# Twisp Clearo Liquid In Atomiser



## Avikaar Sonlall (9/3/14)

Hello 

I recently purchased a Twisp Clearo and after roughly a day of use, every time I press the button it makes a sound as if there is liquid in the atomiser. I have tried cleaning the mouthpiece and it did not help. I then replaced the atomiser with a new one and after a few minutes the sound of liquid in the atomiser is back, I am not using too much liquid , just the amount which was shown to me, I also can taste liquid every time I take a pull of the Twisp. What should I do. Any advice would be grateful.

Thank you


----------



## Avikaar Sonlall (9/3/14)

Sorry I realised I posted this in the wrong forum


----------



## johan (9/3/14)

I don't know the Twisps, but surely someone will come back with a solution.


----------



## Silver (9/3/14)

Hi Avikaar, 

I have the Twisps too - use them a lot less these days, but still from time to time.

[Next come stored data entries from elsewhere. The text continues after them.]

`src/rtl/mem_port_arbiter.sv`:
```
// Shares one memory port between fetch (I) and load/store (D); one access outstanding at a time.
// Latency: grant and mem_en are combinational in the issue cycle, rvalid MEM_LAT cycles later.
// Backpressure: requesters hold req until gnt; D is capped at STARVE_MAX wins while I waits.
module mem_port_arbiter #(
  parameter int ADDR_W     = 32,
  parameter int DATA_W     = 32,
  parameter int MEM_LAT    = 2,
  parameter int STARVE_MAX = 4
) (
  input  logic                clk,
  input  logic                rst,
  input  logic                if_req,
  input  logic [ADDR_W-1:0]   if_addr,
  output logic                if_gnt,
  output logic                if_rvalid,
  output logic [DATA_W-1:0]   if_rdata,
  input  logic                d_req,
  input  logic                d_we,
  input  logic [ADDR_W-1:0]   d_addr,
  input  logic [DATA_W-1:0]   d_wdata,
  input  logic [DATA_W/8-1:0] d_wstrb,
  output logic                d_gnt,
  output logic                d_rvalid,
  output logic [DATA_W-1:0]   d_rdata,
  output logic                mem_en,
  output logic                mem_we,
  output logic [ADDR_W-1:0]   mem_addr,
  output logic [DATA_W-1:0]   mem_wdata,
  output logic [DATA_W/8-1:0] mem_wstrb,
  input  logic [DATA_W-1:0]   mem_rdata,
  output logic                busy
);

  localparam int STRB_W = DATA_W / 8;
  localparam int CNT_W  = $clog2(MEM_LAT + 1);
  localparam int STK_W  = $clog2(STARVE_MAX + 1);
  localparam logic [CNT_W-1:0] CNT_ONE = CNT_W'(1);
  localparam logic [CNT_W-1:0] CNT_LAT = CNT_W'(MEM_LAT);
  localparam logic [STK_W-1:0] STK_MAX = STK_W'(STARVE_MAX);

  typedef enum logic {IDLE, WAIT} state_e;
  typedef enum logic {OWN_I, OWN_D} owner_e;

  state_e            state_q, state_d;
  owner_e            owner_q, owner_d;
  logic [CNT_W-1:0]  cnt_q, cnt_d;
  logic [STK_W-1:0]  streak_q, streak_d;
  logic [ADDR_W-1:0] mem_addr_q;
  logic [DATA_W-1:0] mem_wdata_q;

  logic slot_free;
  logic complete;
  logic issue;
  logic win_d;

  assign if_rdata = mem_rdata;
  assign d_rdata  = mem_rdata;
  assign busy     = (state_q == WAIT);

  always_comb begin
    state_d   = state_q;
    owner_d   = owner_q;
    cnt_d     = cnt_q;
    streak_d  = streak_q;
    if_gnt    = 1'b0;
    d_gnt     = 1'b0;
    mem_en    = 1'b0;
    mem_we    = 1'b0;
    mem_addr  = mem_addr_q;
    mem_wdata = mem_wdata_q;
    mem_wstrb = '0;

    // The completion cycle doubles as the next issue slot, giving one access per MEM_LAT cycles.
    slot_free = (state_q == IDLE) || (cnt_q == CNT_ONE);
    complete  = (state_q == WAIT) && (cnt_q == CNT_ONE) && !rst;
    issue     = !rst && slot_free && (if_req || d_req);
    win_d     = d_req && !(if_req && (streak_q == STK_MAX));

    if_rvalid = complete && (owner_q == OWN_I);
    d_rvalid  = complete && (owner_q == OWN_D);

    if (issue) begin
      mem_en  = 1'b1;
      state_d = WAIT;
      cnt_d   = CNT_LAT;
      if (win_d) begin
        d_gnt     = 1'b1;
        owner_d   = OWN_D;
        mem_we    = d_we;
        mem_addr  = d_addr;
        mem_wdata = d_wdata;
        mem_wstrb = d_we ? d_wstrb : {STRB_W{1'b0}};
        if (!if_req) begin
          streak_d = '0;
        end else if (streak_q != STK_MAX) begin
          streak_d = streak_q + STK_W'(1);
        end
      end else begin
        if_gnt   = 1'b1;
        owner_d  = OWN_I;
        mem_addr = if_addr;
        streak_d = '0;
      end
    end else if (state_q == WAIT) begin
      cnt_d = cnt_q - CNT_ONE;
      if (cnt_q == CNT_ONE) begin
        state_d = IDLE;
      end
    end
  end

  always_ff @(posedge clk) begin
    if (rst) begin
      state_q     <= IDLE;
      owner_q     <= OWN_I;
      cnt_q       <= '0;
      streak_q    <= '0;
      mem_addr_q  <= '0;
      mem_wdata_q <= '0;
    end else begin
      state_q     <= state_d;
      owner_q     <= owner_d;
      cnt_q       <= cnt_d;
      streak_q    <= streak_d;
      mem_addr_q  <= mem_addr;
      mem_wdata_q <= mem_wdata;
    end
  end

endmodule

```
`config.mk`:
```
export PLATFORM = sky130hd
export DESIGN_NAME = mem_port_arbiter
export DESIGN_NICKNAME = d
export VERILOG_FILES = /design/src/rtl/mem_port_arbiter.sv
export SDC_FILE = /design/constraint.sdc
export NUM_CORES = 1
export LEC_CHECK = 0
export CAP_MARGIN = 20
export CORE_UTILIZATION = 30
export DETAILED_ROUTE_END_ITERATION = 8
export DONT_BUFFER_PORTS = 1
export HOLD_SLACK_MARGIN = 0.12
export PLACE_DENSITY_LB_ADDON = 0.25
export SLEW_MARGIN = 15
export SYNTH_ARGS = -nofsm -noshare
export SYNTH_HDL_FRONTEND = slang
export SYNTH_SLANG_ARGS = --single-unit
```
`constraint.sdc`:
```
create_clock -name clk -period 2.62 [get_ports clk]
set_input_delay 0.262 -clock clk [delete_from_list [all_inputs] [get_ports clk]]
set_output_delay 0.262 -clock clk [all_outputs]
set_load 0.005 [all_outputs]
```
# [After elaboration in Yosys (flattened, before gate mapping)]
# Index checks and enable logic that the tools add are counted.
[word_totals] rom_bits=0 ramBits=0 out_inout_bits=139 register_bits=71 in_bits=137 memories=0 latch_bits=0
[classes] magnitude_cmp=0 n_shift=0 n_addsub=2 reduce_logical=15 eq_ne=4 n_bitwise=2 mux=22 n_div=0 multipliers=0
[ops] op="$mux 32" n=4
[ops] op="$mux 4" n=3
[ops] op="$mux 1" n=10
[ops] op="$mux 3" n=3
[ops] op="$logic_and 1x1->1" n=8
[ops] op="$mux 2" n=2
[ops] op="$add 3x1->3 const B" n=1
[ops] op="$eq 3x3->1 const B" n=1
[ops] op="$ne 3x2->1 const B" n=1
[ops] op="$ne 3x3->1 const B" n=1
[ops] op="$eq 2x1->1 const B" n=1
[ops] op="$logic_not 1->1" n=2
[ops] op="$logic_or 1x1->1" n=2
[ops] op="$not 1->1" n=2
[ops] op="$reduce_and 2->1" n=1
[ops] op="$reduce_bool 2->1" n=1
[ops] op="$reduce_or 2->1" n=1
[ops] op="$sub 2x1->2 const B" n=1

# [Longest topological paths before layout]
# Gate-level depths: netlist (run 1).
[depth] word_depth=6 ltp_mapped=8 mapped_depth_nobuf=7

# [Worst setup path before layout (run 1)]
# No wires, ideal clock.
[synth_path] path_kind="register to output" start="register streak_q[0]" end="output mem_wdata[10]" required_time_ns=2.358 path_buffers=2 t_arrival_ns=1.545 path_slack_ns=0.813 stages_incl_launch_ff=8 cell_sequence="dfxtp_1 inv_1 ha_1 nand3_2 and4b_4 buf_6 buf_6 mux2_4"
[synth_between] elab_chain_cells=6
[synth_lines] element="start: declaration" line="47" source="logic [STK_W-1:0] streak_q, streak_d;"
[synth_lines] element="start signal: assignment" line="124" source="streak_q <= streak_d;"
[synth_lines] element="$eq 3x3->1" line="77" source="win_d = d_req && !(if_req && (streak_q == STK_MAX));"
[synth_lines] element="$logic_and 1x1->1" line="77"
[synth_lines] element="$logic_not 1->1" line="77"
[synth_lines] element="$logic_and 1x1->1" line="77"
[synth_lines] element="$mux 32" line="86" source="if (win_d) begin"
[synth_lines] element="$mux 32" line="82" source="if (issue) begin"
[synth_lines] element="end: declaration" line="28" source="output logic [DATA_W-1:0] mem_wdata,"
# Every way passes these cells.

# [Final worst setup path (run 1)]
[layout_path] start="register streak_q[0]" end="output mem_wdata[0]"
# The elaborated chain is that of the path after synthesis.

==> results.py, run 1 <==
metrics = {
    "outcome": {
        "status": "finished, final reports clean",
    },
    "finish": {
        "final_nets": 594,
        "final_area_um2": 4443,
        "utilization_pct": 33.16,
        "seq_area_um2": 1421,
        "fillers": 1406,
        "multi_input_area_um2": 2061,
        "area_growth_syn_to_layout_pct": 6.222,
        "layout_commonest_cell": "dfxtp_1",
        "drive_gt1_share_pct": 19.61,
        "num_antenna_cells": 0,
        "final_cell_mix": "dfxtp_1 (71), nand2_1 (67), nor2_1 (66)",
    },
    "sta": {
        "slew_headroom_pct": 55.72,
        "fin_crit_ps": 2477,
        "finalSetupTns_ps": 0,
        "finalSetupViolations": 0,
        "worst_pin_slew_ps": 663.2,
        "rsz0062_at_grt": "false",
        "layout_worst_path_cycle_share_pct": 94.53,
        "fin_worst_skew_ps": 8.143,
        "whs_ps": 146.9,
        "slew_viol_final": 0,
        "max_freq_mhz": 403.7,
        "finalHoldViolCount": 0,
    },
    "synth": {
        "synth_top_area_share_pct": 33.98,
        "syn_area_um2": 4183,
        "synth_fp_nets": 642,
        "ys_seq_area_share_pct": 33.98,
        "synth_compound_area_share_pct": 14.60,
        "ys_types": 33,
        "synthAdderAreaFrac_pct": 0.8974,
        "synth_top_area_cell": "dfxtp_1",
        "syn_avg_cell_area_um2": 8.332,
        "ys_top_cells_by_area": "dfxtp_1 (34%), buf_4 (12%), mux2_2 (7.8%)",
        "yosys.area_share.simple_pct": 24.14,
        "synthMuxAreaShare_pct": 9.124,
        "synth_top_family_by_area": "simple AND/OR/NAND/NOR gates",
        "ys.warnings.count": 0,
        "synthCells": 502,
        "synth_seq_cells": 71,
        "synthXorXnorAreaFrac_pct": 0.2094,
    },
    "grt": {
        "gr-total-overflow": 0,
        "antenna_found_initial": 0,
        "grt_pass1_vias": 3071,
        "grt_usage_pct": 13.89,
        "grt_pass1_wl_um": 15430,
        "grt_max_degree": 72,
    },
    "power_and_ir_drop": {
        "finalPower_w": 0.002897,
        "power_switching_w": 0.0007548,
        "comb_power_share_pct": 16.2,
        "p_per_area_nw_per_um2": 652.1,
        "leakage_nw": 1.743,
        "seqPwrFrac_pct": 41.1,
        "clkPwrFrac_pct": 42.7,
        "internal_power_w": 0.002142,
        "irDropWorstVdd_v": 0.0003519,
        "p_sw_share_pct": 26.05,
    },
    "drt": {
        "first_iter_violations": 133,
        "vias": 3155,
        "drt.antenna.violating_nets": 0,
        "viasPerCell": 4.969,
        "wl_um": 9951,
        "drc": 0,
        "drtPass1Iterations": 4,
        "wl_per_cell_um": 15.67,
    },
    "critical_path": {
        "cp.arrival_ps": 2210,
        "required_ps": 2360,
        "reg2reg_from": "streak_q[0]",
        "ff2ff_setup_slack_ps": 210,
        "crit_start": "streak_q[0]",
        "critical_path_class": "register to output port",
        "critPathMaxFanout": 39,
        "worstSetupStartpointType": "register",
        "cp-end-kind": "output port",
    },
    "floorplanning": {
        "dieWidth_um": 120.1,
        "dieHeight_um": 120.1,
        "initial_core_util_pct": 31.21,
        "core_um2": 13400,
        "fp-row-count": 42,
        "die-area_um2": 14420,
        "io_pins": 276,
    },
    "worst_hold_path": {
        "min_from": "if_addr[26]",
        "hold_class": "primary input to register",
    },
    "clock_network": {
        "cts_max_level": 3,
        "post-cts-setup-buffers": 0,
        "root_buffer": "clkbuf_16",
        "clk_path_buf_depth": 2,
        "clk_latency_ps": 330,
        "cts_tree": "built",
        "cts.clk_slew.worst_paths_ps": 60,
        "numCtsBuffers": 9,
        "cts_num_sinks": 71,
    },
    "placement": {
        "gp_congestion": 0.7197,
        "hpwl_um": 6566,
        "placed_cell_area_um2": 3752,
        "io_buffers": 0,
    },
    "job": {
        "drv_cap": 0,
    },
}
==> power by group through the flow <==
stage               logic (W)  registers [W]  clock network [W]
floorplan            0.000460        0.00121                  0
global placement     0.000402        0.00121                  0
detailed placement   0.000410        0.00122                  0
CTS                  0.000475        0.00119            0.00130
global route         0.000525        0.00120            0.00135
finish               0.000468        0.00119            0.00124
==> metrics by stage <==
stage	setup WS, ps	cells
after floorplan	813.0	502
after global placement	492.0	584
after detailed placement	445.9	584
after CTS	57.68	635
after global routing	15.82	635
final	143.2	635
==> logic make-up (layout without fill, tap and decap cells) <==
group / Yosys count / after routing
simple gates: 216 / 216
buf+inv: 104 / 61
compound gates: 74 / 74
flops: 71 / 71
mux: 33 / 33
fa+ha+maj: 3 / 3
xor+xnor: 1 / 1
==> state kept, by name, summed over array words and instances, names as in the netlist <==
name and count:
busy 1, cnt_q 2, mem_addr_q 32, mem_wdata_q 32, owner_q 1, streak_q 3
==> critical path, cell delays in order (launching register included) <==
cell     delay (ps)
dfxtp_1         330
inv_1            70
ha_1            250
nand3_4         140
and4b_4         650
mux2_2          420
==> final timing paths <==
check	endpoint	cells after the start
hold reg to reg	mem_wdata_q[27]	2
hold / removal	mem_addr_q[26]	2
setup reg to reg	mem_wdata_q[4]	9
setup / recovery	mem_wdata[0]	5
==> final cells by class <==
class                      instances  area share, %
multi-input combinational        327          46.38
timing repair buffer              41          9.378
clock buffer                      11          5.689
tap                              176          4.956
clock inverter                     5          1.267
inverter                           4         0.3379
sequential                        71          31.99
==> per-layer routing <==
metal | track usage, % | vias up | part of all wire, %
met5 | 0 | - | 0
met4 | 6.406 | 0 | 2.1
met2 | 22.63 | 125 | 49
li1 | - | 1545 | -
met1 | 15.64 | 1456 | 41
met3 | 5.846 | 29 | 7.8
==> synthesized netlist by cell type (all sizes together) <==
library cell / n
o21ai: 2
mux2: 32
dfxtp: 71
and2: 1
clkbuf: 17
nor2: 66
and4b: 1
a211oi: 33
and3: 37
nor3b: 1
nand2: 68
a21oi: 38
nand4b: 1
ha: 3
nand2b: 1
inv: 4
nor3: 34
buf: 83
xnor2: 1
mux2i: 1
nor2b: 1
or3: 1
o31ai: 1
nand3: 4
==> timing repair <==
item	4_1_cts	5_1_grt
setup endpoints to repair	0	30
endpoints found under the hold margin	71	0
resized for setup	0	3
hold buffers	35	0
(Power assumes the default switching activity.)
==> run 2, diff against run 1 <==
- CORE_ASPECT_RATIO: not set -> 0.75
==> run 2 against run 1 <==
Compared with the run above: the flow now finishes with violations (DRC); power grew 7.7%; cell count fell by 0.47%; sequential cell count unchanged; clock-buffer cell count is 1 lower; core utilization increased by 0.92 points; sequential power is essentially flat; hold slack got worse by 12 ps; largest power group unchanged; clock power rose by 17%; clock skew fell by 0.68 ps; first-iteration DRC count decreased by 9.0%; maximum frequency decreased by 0.50%.
==> results.py, run 2 (synthesis results as in run 1) <==
metrics = {
    "outcome": {
        "status": "finished with violations",
        "violations": "DRC",
    },
    "drt": {
        "drtPass1Iterations": 6,
        "drt.antenna.violating_nets": 0,
        "viasPerCell": 4.994,
        "wl_um": 10150,
        "wl_per_cell_um": 16.07,
        "drc": 31,
        "vias": 3156,
        "first_iter_violations": 121,
    },
    "sta": {
        "worst_pin_slew_ps": 615.4,
        "finalHoldViolCount": 0,
        "finalSetupViolations": 0,
        "slew_viol_final": 0,
        "max_freq_mhz": 401.7,
        "layout_worst_path_cycle_share_pct": 95.01,
        "fin_crit_ps": 2489,
        "worst_slack_ps": 130.7,
        "slew_headroom_pct": 58.97,
        "fin_worst_skew_ps": 7.459,
        "rsz0062_at_grt": "true",
    },
    "power_and_ir_drop": {
        "irDropWorstVdd_v": 0.0002622,
        "p_per_area_nw_per_um2": 688.9,
        "leakage_nw": 1.781,
    },
    "finish": {
        "final_cell_mix": "dfxtp_1 (71), nand2_1 (67), nor2_1 (66)",
        "final_nets": 596,
        "area_growth_syn_to_layout_pct": 8.256,
        "final_area_um2": 4528,
        "layout_commonest_cell": "dfxtp_1",
        "top_regs": "mem_addr_q: 32 flops, mem_wdata_q: 32 flops, streak_q: 3 flops",
        "utilization_pct": 34.08,
        "num_antenna_cells": 0,
        "drive_gt1_share_pct": 20.61,
    },
    "clock_network": {
        "clk_path_buf_depth": 2,
        "post-cts-setup-buffers": 0,
        "cts_tree": "built",
        "cts_num_sinks": 71,
        "numCtsBuffers": 9,
        "root_buffer": "clkbuf_16",
        "clk_latency_ps": 330,
        "cts.clk_slew.worst_paths_ps": 60,
        "cts_max_level": 3,
    },
    "placement": {
        "gp_congestion": 0.7182,
        "hpwl_um": 6631,
        "io_buffers": 0,
        "placed_cell_area_um2": 3774,
        "pre_cts_ws_ps": 427.8,
    },
    "grt": {
        "grt_pass1_vias": 3215,
        "grt_max_degree": 72,
        "grt_pass1_wl_um": 16280,
        "antenna_found_initial": 0,
        "grt_usage_pct": 14.08,
        "gr-total-overflow": 0,
    },
    "critical_path": {
        "critical_path_class": "register to output port",
        "crit_start": "streak_q[0]",
        "reg2reg_from": "streak_q[0]",
        "required_ps": 2360,
        "cp-end-kind": "output port",
        "critPathSlowestCell": "and4b_4",
        "cp_num_buf_inv": 1,
        "ff2ff_setup_slack_ps": 210,
        "reg2reg_to": "mem_wdata_q[10]",
        "critPathMaxFanout": 39,
        "cp_slowest_stage_delay_ps": 650,
        "reg2regPathDepth": 9,
        "cp.arrival_ps": 2230,
        "cp.depth": 5,
        "crit_chain": "inv_1, ha_1, nand3_4, and4b_4, mux2_2",
        "endpoint": "mem_wdata[15]",
        "cp_top_family": "simple AND/OR/NAND/NOR gates",
        "worstSetupStartpointType": "register",
    },
    "floorplanning": {
        "dieWidth_um": 138.3,
        "initial_core_util_pct": 31.48,
        "dieHeight_um": 104.3,
        "core_um2": 13290,
        "die-area_um2": 14420,
        "fp-row-count": 36,
        "io_pins": 276,
    },
    "job": {
        "drv_cap": 0,
    },
    "worst_hold_path": {
        "hold_class": "primary input to register",
    },
}
==> run 2: cell types whose count changed in the layout (fill, tap and decap cells not counted), sizes merged <==
cell / before / now
buf: 7 / 9
bufinv: 1 / 3
clkbuf: 11 / 10
clkinv: 3 / 2
clkinvlp: 1 / 0
inv: 4 / 5
==> run 2: what timing repair did <==
| action | 4_1_cts | 5_1_grt |
|---|---|---|
| hold endpoints to repair | 71 | 0 |
| resized for setup | 0 | 6 |
| setup endpoints to repair | 0 | 56 |
| hold buffers | 35 | 0 |
==> run 2: worst min-delay path by stage <==
stage                     start              end  slack, ps  cells past startpoint
finish              if_addr[26]   mem_addr_q[26]        140                      2
global route        if_addr[28]   mem_addr_q[28]        120                      2
CTS                 if_addr[28]   mem_addr_q[28]        120                      2
detailed placement          rst  mem_wdata_q[10]        350                      1
global placement            rst   mem_addr_q[26]        340                      1
floorplan            d_wdata[0]   mem_wdata_q[0]        400                      2
==> run 2: metal layers <==
metal | GRT usage (%) | vias up | share of wire (%)
met2 | 23.06 | 136 | 46
met5 | 0 | - | 0
met1 | 16.57 | 1448 | 44
met3 | 5.433 | 25 | 8.1
li1 | - | 1547 | -
met4 | 5.457 | 0 | 1.7
==> run 2: through the flow <==
| step | total power [W] | setup TNS, ps | instances | hold WS (ps) |
|---|---|---|---|---|
| 3_3_place_gp | 0.001623 | 0 | 581 | 344.6 |
| 5_1_grt | 0.003286 | -226.9 | 632 | 123.2 |
| 4_1_cts | 0.003178 | 0 | 632 | 121.9 |
| 6_report | 0.003119 | 0 | 632 | 135.1 |
| 3_5_place_dp | 0.001630 | 0 | 581 | 347.5 |
| 2_1_floorplan | 0.001665 | 0 | 502 | 398.0 |
==> run 2: area by class of cell <==
class,count,area [µm²]
flip-flops and latches,71,1421
well taps,171,214.0
inverters,4,15.01
clock buffers,10,239.0
repair buffers,43,444.2
clock inverters,6,116.4
fillers,1369,8760
multi-input cells,327,2078
==> run 2: worst reg2reg max path, stage by stage, from the launching register on <==
cell and delay, ps:
dfxtp_1 330, inv_1 70, ha_1 250, nand3_4 130
buf_6 230, and3_1 180, buf_4 350, nand2_1 100
a21oi_1 140, dlygate4sd3_1 560
==> run 2: power breakdown <==
part	internal [W]	switching (W)	total (W)
Combinational	0.000201	0.000278	0.000479
Clock	0.000963	0.000487	0.00145
Sequential	0.00116	0.0000314	0.00119
==> run 3, diff against run 2 <==
- DONT_BUFFER_PORTS: 1 -> not set
- PLACE_DENSITY: not set -> 0.69
- PLACE_DENSITY_LB_ADDON: 0.25 -> not set
==> run 3 against run 2 <==
Compared with the run above: power rose by 5.9%; critical path type unchanged; sequential power hardly changed; critical path depth increased by 3; the flow still finishes with violations (DRC); non-clock buffer count grew 163; routed wire length up 21%; final area up 41%; combinational power up 86%; sequential share of layout area is 9.0 points lower; clock-buffer cell count stayed put; die area stayed put.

I have occasionally heard liquid in the mouthpiece, but doesnt sound as bad as yours. Take out the mouthpiece and blow hard through it from both sides against some roller towel to get some of the liquid out. 

Then also make sure that everything is tightened and screwed in quite tight.

If it still gives you troubles then I suggest taking it back to them and showing it to them - it may be a faulty unit and they may be able to help you out. Not sure though. Worth a try.

All the best with your vaping

Reactions: Agree 1


----------



## TylerD (9/3/14)

Silver said:


> Hi Avikaar,
> 
> I have the Twisps too - use them a lot less these days, but still from time to time.
> 
> ...


I was waiting for you. I really don't know anything about Twisp. I know you know them through and through!


----------



## Andre (9/3/14)

A warm welcome to the forum @Avikaar Sonlall. Yeah, @Silver's advice sounds sound. Feel free to browse around and shoot if you have any questions. Happy vaping.


----------



## Silver (9/3/14)

Ha ha @TylerD
LOL, I love how I have become the resident Twisp expert 
Not

I just have a soft spot for them since they remind me of the week I stopped real cigs - and I have a warm glow when I think back to that week. I really couldn't believe how easy it was to stoily I stopped smoking analogs.

Reactions: Like 1


----------



## Silver (9/3/14)

@Matthee, I see you have a new Avatar pic
Do I need to read anything into this? Is the REO getting less attention?

Resistance is futile
Brilliant! on many levels - but certainly not mech mods


----------



## Rob Fisher (9/3/14)

Silver said:


> Hi Avikaar,
> 
> I have the Twisps too - use them a lot less these days, but still from time to time.
> 
> ...



Everything @Silver said... plus you need to try a real eciggie like a Kangertech Pro Tank 2 with an eGo-C Twist Battery... I converted a few weeks ago and I have never looked back!

Reactions: Like 2


----------



## Andre (9/3/14)

Silver said:


> @Matthee, I see you have a new Avatar pic
> Do I need to read anything into this? Is the REO getting less attention?
> 
> Resistance is futile
> Brilliant! on many levels - but certainly not mech mods


No, Reos Rocks - just got tired of the badge.

Reactions: Like 1


----------



## BhavZ (9/3/14)

Silver said:


> Hi Avikaar,
> 
> I have the Twisps too - use them a lot less these days, but still from time to time.
> 
> ...



Your method applies to all bottom coil devices as well, I used to do the same thing with my evod coils.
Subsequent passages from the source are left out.